Dataset entries |
════════

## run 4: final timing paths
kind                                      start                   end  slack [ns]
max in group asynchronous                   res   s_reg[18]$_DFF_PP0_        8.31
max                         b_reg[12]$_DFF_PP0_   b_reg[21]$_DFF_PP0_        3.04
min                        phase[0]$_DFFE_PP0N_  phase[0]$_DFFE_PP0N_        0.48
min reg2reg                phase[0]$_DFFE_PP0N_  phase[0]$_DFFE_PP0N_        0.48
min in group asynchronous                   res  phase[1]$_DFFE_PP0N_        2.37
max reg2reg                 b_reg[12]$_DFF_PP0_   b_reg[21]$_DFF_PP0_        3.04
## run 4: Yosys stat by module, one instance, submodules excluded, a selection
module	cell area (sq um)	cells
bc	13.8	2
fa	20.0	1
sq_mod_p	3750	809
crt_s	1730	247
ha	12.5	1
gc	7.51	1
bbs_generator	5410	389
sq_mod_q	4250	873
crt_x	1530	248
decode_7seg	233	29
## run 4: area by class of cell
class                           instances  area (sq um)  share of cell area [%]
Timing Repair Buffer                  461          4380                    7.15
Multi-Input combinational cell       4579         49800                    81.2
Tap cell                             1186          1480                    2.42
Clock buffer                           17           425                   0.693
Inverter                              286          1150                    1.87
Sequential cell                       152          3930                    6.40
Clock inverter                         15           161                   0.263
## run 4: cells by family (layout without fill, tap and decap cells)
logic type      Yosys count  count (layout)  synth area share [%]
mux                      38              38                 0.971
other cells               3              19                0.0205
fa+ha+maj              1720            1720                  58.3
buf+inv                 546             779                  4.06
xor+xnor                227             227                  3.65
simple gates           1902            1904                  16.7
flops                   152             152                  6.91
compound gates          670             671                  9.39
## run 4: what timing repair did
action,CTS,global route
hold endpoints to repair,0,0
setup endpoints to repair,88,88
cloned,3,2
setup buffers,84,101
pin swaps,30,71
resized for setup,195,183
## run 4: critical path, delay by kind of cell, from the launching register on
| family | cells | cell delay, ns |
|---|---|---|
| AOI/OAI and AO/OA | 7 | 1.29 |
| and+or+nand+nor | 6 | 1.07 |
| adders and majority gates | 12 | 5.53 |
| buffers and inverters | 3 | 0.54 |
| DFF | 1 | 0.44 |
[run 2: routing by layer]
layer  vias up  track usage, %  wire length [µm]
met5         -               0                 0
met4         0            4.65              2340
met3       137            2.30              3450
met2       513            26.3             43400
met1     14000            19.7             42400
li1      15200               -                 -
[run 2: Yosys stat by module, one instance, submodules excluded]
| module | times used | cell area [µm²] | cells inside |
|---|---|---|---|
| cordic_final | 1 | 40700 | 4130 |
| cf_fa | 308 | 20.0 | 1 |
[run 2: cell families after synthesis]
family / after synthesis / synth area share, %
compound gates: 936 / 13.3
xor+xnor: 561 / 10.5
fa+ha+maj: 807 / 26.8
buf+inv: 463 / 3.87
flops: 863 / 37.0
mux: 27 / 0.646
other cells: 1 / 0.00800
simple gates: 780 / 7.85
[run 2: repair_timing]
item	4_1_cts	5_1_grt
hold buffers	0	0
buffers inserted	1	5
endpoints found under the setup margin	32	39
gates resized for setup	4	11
This is an optimization exercise on Yosys and OpenROAD, whose aim is small area, a short achievable clock period and few clock cycles, not a production implementation.
In this exercise RTL edits were held to simulation tests only and were not proved equivalent to the original.
No activity file was given, so power comes from the tool's default toggle rates.

File: flow/design.v
module CPU_6507(
	output [12:0] addr_bus,
	output [7:0] d_out,
	input [7:0] d_in,
	output reg wenb,
	input clk,
	input rstb,
	input rdy
);
localparam T0 = 5'd0, T1 = 5'd1, ABS2 = 5'd2, IDX = 5'd3, BR = 5'd4, BRFIX = 5'd5;
localparam DATA = 5'd8, MOD = 5'd9, WR = 5'd10, PLO = 5'd11, PHI = 5'd12, PHIJ = 5'd13;
localparam PUSH = 5'd16, SINC = 5'd17, PUSHL = 5'd18, PUSHP = 5'd19, PULLP = 5'd20, PULLL = 5'd21, PULLH = 5'd22, PULLA = 5'd23;
reg [7:0] A, X, Y, S;
reg N, V, D, I, Z, C;
reg [15:0] PC;
reg [7:0] IR, DL, ABL;
reg [4:0] ABH;
reg [4:0] st;
wire [7:0] P = {N, V, 2'b00, D, I, Z, C};
assign addr_bus = st[4] ? {5'b00001, S} : st[3] ? {ABH, ABL} : PC[12:0];
wire [2:0] aaa = IR[7:5];
wire [2:0] bbb = IR[4:2];
wire [1:0] cc = IR[1:0];
wire g1 = cc == 2'b01;
wire g2 = cc == 2'b10;
wire g0 = cc == 2'b00;
wire m_imm = (g1 & bbb == 3'b010) | (~g1 & bbb == 3'b000 & aaa[2]);
wire m_zp = bbb == 3'b001;
wire m_zpi = bbb == 3'b101;
wire m_izx = g1 & bbb == 3'b000;
wire m_izy = g1 & bbb == 3'b100;
wire m_absi = bbb == 3'b111 | (g1 & bbb == 3'b110);
wire use_y = (g1 & (bbb == 3'b110 | bbb == 3'b100)) | (g2 & aaa[2:1] == 2'b10);
wire is_store = aaa == 3'b100 & ~(g0 & ~bbb[0]) & ~(g2 & bbb[1:0] == 2'b10);
wire is_rmw = g2 & ~(aaa[2:1] == 2'b10) & bbb[0];
wire is_branch = g0 & bbb == 3'b100;
wire is_jmp = IR == 8'h4C;
wire is_jmpi = IR == 8'h6C;
wire is_jsr = IR == 8'h20;
wire is_brk = IR == 8'h00;
reg take;
always @(*) begin
	case (aaa[2:1])
		2'b00: take = N;
		2'b01: take = V;
		2'b10: take = C;
		default: take = Z;
	endcase
	take = take == aaa[0];
end
localparam OP_ADD = 3'd0, OP_AND = 3'd1, OP_OR = 3'd2, OP_EOR = 3'd3, OP_SHL = 3'd4, OP_SHR = 3'd5;
localparam [8:0] SA = 9'h100, SX = 9'h080, SY = 9'h040, SS = 9'h020, SPL = 9'h010, SPH = 9'h008, SAL = 9'h004, SDL = 9'h002, SP = 9'h001, S0 = 9'h000;
localparam [1:0] MDL = 2'b10, MNDL = 2'b11, M00 = 2'b00, MFF = 2'b01;
localparam [1:0] C0 = 2'b00, C1 = 2'b10, CC = 2'b01;
localparam [15:0] CW_NONE = 16'd0;
localparam [15:0] CW_ALINC = {SAL, M00, C1, OP_ADD};
reg [15:0] cw_exec;
always @(*) begin
	casez (IR)
		8'b000???01: cw_exec = {SA, MDL, C0, OP_OR};
		8'b001???01: cw_exec = {SA, MDL, C0, OP_AND};
		8'b010???01: cw_exec = {SA, MDL, C0, OP_EOR};
		8'b011???01: cw_exec = {SA, MDL, CC, OP_ADD};
		8'b111???01: cw_exec = {SA, MNDL, CC, OP_ADD};
		8'b110???01: cw_exec = {SA, MNDL, C1, OP_ADD};
		8'b111???00: cw_exec = {SX, MNDL, C1, OP_ADD};
		8'b110???00: cw_exec = {SY, MNDL, C1, OP_ADD};
		8'b001???00: cw_exec = {SA, MDL, C0, OP_AND};
		default: cw_exec = {S0, MDL, C0, OP_OR};    
	endcase
end
reg [15:0] cw_mod;
always @(*) begin
	case (aaa)
		3'b000: cw_mod = {SDL, M00, C0, OP_SHL};
		3'b001: cw_mod = {SDL, M00, CC, OP_SHL};
		3'b010: cw_mod = {SDL, M00, C0, OP_SHR};
		3'b011: cw_mod = {SDL, M00, CC, OP_SHR};
		3'b110: cw_mod = {SDL, MFF, C0, OP_ADD};
		default: cw_mod = {SDL, M00, C1, OP_ADD};
	endcase
end
wire [8:0] idxsel = use_y ? SY : SX;
wire [8:0] stsel = cc[0] ? SA : cc[1] ? SX : SY;
wire [15:0] CW_STORE = {stsel, M00, C0, OP_OR};
reg [15:0] cw_op;
always @(*) begin
	casez (d_in)
		8'b00?0_1010: cw_op = {SA, M00, C0, OP_SHL} | {9'h0, 2'b0, 1'b0, d_in[5], 3'b0};
		8'b01?0_1010: cw_op = {SA, M00, C0, OP_SHR} | {9'h0, 2'b0, 1'b0, d_in[5], 3'b0};
		8'h8A, 8'h9A: cw_op = {SX, M00, C0, OP_OR};
		8'hAA, 8'hA8, 8'h48: cw_op = {SA, M00, C0, OP_OR};
		8'hBA: cw_op = {SS, M00, C0, OP_OR};
		8'h98: cw_op = {SY, M00, C0, OP_OR};
		8'hE8: cw_op = {SX, M00, C1, OP_ADD};
		8'hCA: cw_op = {SX, MFF, C0, OP_ADD};
		8'hC8: cw_op = {SY, M00, C1, OP_ADD};
		8'h88: cw_op = {SY, MFF, C0, OP_ADD};
		8'h00: cw_op = {SPH, M00, C0, OP_OR};
		default: cw_op = {SP, M00, C0, OP_OR};
	endcase
end
reg [15:0] cw_nx;
always @(*) begin
	case (st)
		T0: cw_nx = cw_op;
		T1: begin
			if (m_imm) cw_nx = cw_exec;
			else if (is_branch) cw_nx = {SPL, MDL, C0, OP_ADD};
			else if (m_zp) cw_nx = CW_STORE;
			else if (m_izy) cw_nx = CW_ALINC;
			else if (m_zpi | m_izx) cw_nx = {idxsel, MDL, C0, OP_ADD};
			else cw_nx = {m_absi ? idxsel : S0, MDL, C0, OP_ADD};
		end
		IDX: cw_nx = m_izx ? CW_ALINC : CW_STORE;
		ABS2: cw_nx = is_jsr ? {SPH, M00, C0, OP_OR} : is_jmpi ? CW_ALINC : CW_STORE;
		PLO: cw_nx = {m_izy ? SY : S0, MDL, C0, OP_ADD};
		PHI: cw_nx = CW_STORE;
		DATA: cw_nx = is_rmw ? cw_mod : cw_exec;
		MOD: cw_nx = {SDL, M00, C0, OP_OR};
		BR: cw_nx = {SPH, 1'b0, DL[7], ~DL[7], 1'b0, OP_ADD};
		PUSH: cw_nx = {SPL, M00, C0, OP_OR};
		PUSHL: cw_nx = {SP, M00, C0, OP_OR};
		PUSHP: cw_nx = CW_ALINC;
		PULLA: cw_nx = cw_exec;
		default: cw_nx = CW_NONE;
	endcase
end
reg [15:0] cwr;
wire rA = cwr[15], rX = cwr[14], rY = cwr[13], rS = cwr[12], rPL = cwr[11], rPH = cwr[10], rAL = cwr[9], rDL = cwr[8], rP = cwr[7];
wire mEn = cwr[6], mInv = cwr[5], cOne = cwr[4], cC = cwr[3];
wire [2:0] op = cwr[2:0];
wire [7:0] R = ({8{rA}} & A) | ({8{rX}} & X) | ({8{rY}} & Y) | ({8{rS}} & S) |
	({8{rPL}} & PC[7:0]) | ({8{rPH}} & PC[15:8]) | ({8{rAL}} & ABL) | ({8{rDL}} & DL) | ({8{rP}} & P);
assign d_out = R;
wire [7:0] M = ({8{mEn}} & DL) ^ {8{mInv}};
wire cin = cOne | (cC & C);
wire [8:0] sum = {1'b0, R} + {1'b0, M} + {8'b0, cin};
reg [7:0] res;
reg cout;
always @(*) begin
	cout = sum[8];
	case (op)
		OP_ADD: res = sum[7:0];
		OP_AND: res = R & M;
		OP_OR: res = R | M;
		OP_EOR: res = R ^ M;
		OP_SHL: begin res = {R[6:0], cin}; cout = R[7]; end
		default: begin res = {cin, R[7:1]}; cout = R[0]; end
	endcase
end
wire ovf = (R[7] == M[7]) & (res[7] != R[7]);
reg wA, wX, wY, wS, wNZ, wC, wV, bitop;
always @(*) begin
	wA = 0; wX = 0; wY = 0; wS = 0; wNZ = 0; wC = 0; wV = 0; bitop = 0;
	case (st)
		T0: begin
			casez (IR)
				8'b0?0???01, 8'b001???01: begin wA = 1; wNZ = 1; end
				8'b101???01, 8'h68: begin wA = 1; wNZ = 1; end
				8'b011???01, 8'b111???01: begin wA = 1; wNZ = 1; wC = 1; wV = 1; end
				8'b110???01, 8'hE0, 8'hE4, 8'hEC, 8'hC0, 8'hC4, 8'hCC: begin wNZ = 1; wC = 1; end
				8'hA2, 8'hA6, 8'hAE, 8'hB6, 8'hBE: begin wX = 1; wNZ = 1; end
				8'hA0, 8'hA4, 8'hAC, 8'hB4, 8'hBC: begin wY = 1; wNZ = 1; end
				8'h24, 8'h2C: begin wNZ = 1; bitop = 1; wV = 1; end
				8'hAA, 8'hBA, 8'hE8, 8'hCA: begin wX = 1; wNZ = 1; end
				8'hA8, 8'hC8, 8'h88: begin wY = 1; wNZ = 1; end
				8'h8A, 8'h98: begin wA = 1; wNZ = 1; end
				8'h9A: wS = 1;
				8'h0A, 8'h2A, 8'h4A, 8'h6A: begin wA = 1; wNZ = 1; wC = 1; end
				default: ;
			endcase
		end
		MOD: begin wNZ = 1; wC = ~aaa[2]; end
		default: ;
	endcase
end
wire sdec = st == PUSH || st == PUSHL || st == PUSHP;
wire sinc = st == SINC || st == PULLL || (st == PULLP && ~IR[3]);
wire d_stk = ~d_in[7] & ~d_in[4] & ~d_in[2] & ~d_in[1] & ~d_in[0] & (d_in[3] | ~(d_in[5] & ~d_in[6]));
wire d_push = d_stk & ~d_in[5] & (d_in[3] | ~d_in[6]);
wire d_impl = (d_in[3:0] == 4'h8 & (d_in[7] | d_in[4])) | (d_in[3:0] == 4'hA & (d_in[7] | ~d_in[4]));
reg [4:0] ns;
reg wr_n;
always @(*) begin
	ns = T0;
	wr_n = 1'b0;
	case (st)
		T0: begin
			ns = {d_stk, 3'b000, ~d_impl & ~d_push};
			wr_n = d_push;
		end
		T1: begin
			if (m_imm) ns = T0;
			else if (is_branch) ns = take ? BR : T0;
			else if (m_zp) ns = DATA;
			else if (m_zpi | m_izx) ns = IDX;
			else if (m_izy) ns = PLO;
			else ns = ABS2;
			wr_n = m_zp & is_store;
		end
		IDX: begin ns = m_izx ? PLO : DATA; wr_n = ~m_izx & is_store; end
		ABS2: begin
			ns = is_jmp ? T0 : is_jsr ? PUSH : is_jmpi ? PLO : DATA;
			wr_n = is_jsr | (is_store & ~is_jmp & ~is_jmpi);
		end
		PLO: ns = (is_jmpi | is_brk) ? PHIJ : PHI;
		PHI: begin ns = DATA; wr_n = is_store; end
		PHIJ: ns = T0;
		DATA: ns = is_rmw ? MOD : T0;
		MOD: begin ns = WR; wr_n = 1'b1; end
		WR: ns = T0;
		BR: ns = (cout != DL[7]) ? BRFIX : T0;
		BRFIX: ns = T0;
		PUSH: begin ns = (is_brk | is_jsr) ? PUSHL : T0; wr_n = is_brk | is_jsr; end
		PUSHL: begin ns = is_brk ? PUSHP : T0; wr_n = is_brk; end
		PUSHP: ns = PLO;
		SINC: ns = IR[3] ? (IR[6] ? PULLA : PULLP) : (IR[5] ? PULLL : PULLP);
		PULLP: ns = IR[3] ? T0 : PULLL;
		PULLL: ns = PULLH;
		PULLH: ns = T0;
		PULLA: ns = T0;
		default: ns = T0;
	endcase
end
wire [15:0] PCinc = PC + 16'd1;
wire [7:0] sx = S ^ {8{sdec}};
wire [6:0] st_t = {&sx[6:0], &sx[5:0], &sx[4:0], &sx[3:0], &sx[2:0], &sx[1:0], sx[0]};
wire [4:0] dinc = d_in[4:0] + 5'd1;
wire [4:0] ABHc = cout ? dinc : d_in[4:0];
always @(posedge clk) begin
	if (!rstb) begin
		st <= PLO;
		IR <= 8'h00;
		ABL <= 8'hFC;
		ABH <= 5'h1F;
		wenb <= 1'b1;
		cwr <= CW_ALINC;
		A <= 0; X <= 0; Y <= 0; S <= 0;
		N <= 0; V <= 0; D <= 0; I <= 1; Z <= 1; C <= 0;
	end else if (rdy) begin
		st <= ns;
		cwr <= cw_nx;
		wenb <= ~wr_n;
		if (wA) A <= res;
		if (wX) X <= res;
		if (wY) Y <= res;
		if (wS) S <= res;
		else if (sdec | sinc) S <= S ^ {st_t, 1'b1};
		if (wNZ) begin N <= bitop ? M[7] : res[7]; Z <= res == 8'h00; end
		if (wC) C <= cout;
		if (wV) V <= bitop ? M[6] : ovf;
		case (st)
			T0: begin
				IR <= d_in;
				PC <= PCinc;
				casez (IR)
					8'b00?11000: C <= IR[5];
					8'b01?11000: I <= IR[5];
					8'hB8: V <= 1'b0;
					8'b11?11000: D <= IR[5];
					default: ;
				endcase
			end
			T1: begin
				DL <= d_in;
				PC <= PCinc;
				ABL <= d_in;
				ABH <= 5'd0;
			end
			IDX: begin ABL <= res; ABH <= 5'd0; end
			ABS2: begin
				if (is_jmp) PC <= {d_in, DL};
				else PC <= PCinc;
				if (is_jsr) ABL <= d_in;
				else begin ABL <= res; ABH <= ABHc; end
			end
			PLO: begin DL <= d_in; ABL <= res; end
			PHI: begin ABL <= res; ABH <= ABHc; end
			PHIJ, PULLH: PC <= {d_in, DL};
			DATA: DL <= d_in;
			MOD: DL <= res;
			BR: PC[7:0] <= res;
			BRFIX: PC[15:8] <= res;
			PUSH: if (is_jsr) PC[15:8] <= ABL;
			PUSHL: if (is_jsr) PC[7:0] <= DL;
			PUSHP: begin I <= 1'b1; ABL <= 8'hFE; ABH <= 5'h1F; end
			PULLP: begin N <= d_in[7]; V <= d_in[6]; D <= d_in[3]; I <= d_in[2]; Z <= d_in[1]; C <= d_in[0]; end
			PULLL, PULLA: DL <= d_in;
			default: ;
		endcase
	end
end
endmodule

════════

THE PROBLEM |
Look above for the line holding "simple gates: 780 / 7.85" and the line holding "endpoints found under", then output exactly those two lines and every line between them, nothing more.

RESULT BELOW |
simple gates: 780 / 7.85
[run 2: repair_timing]
item	4_1_cts	5_1_grt
hold buffers	0	0
buffers inserted	1	5
endpoints found under the setup margin	32	39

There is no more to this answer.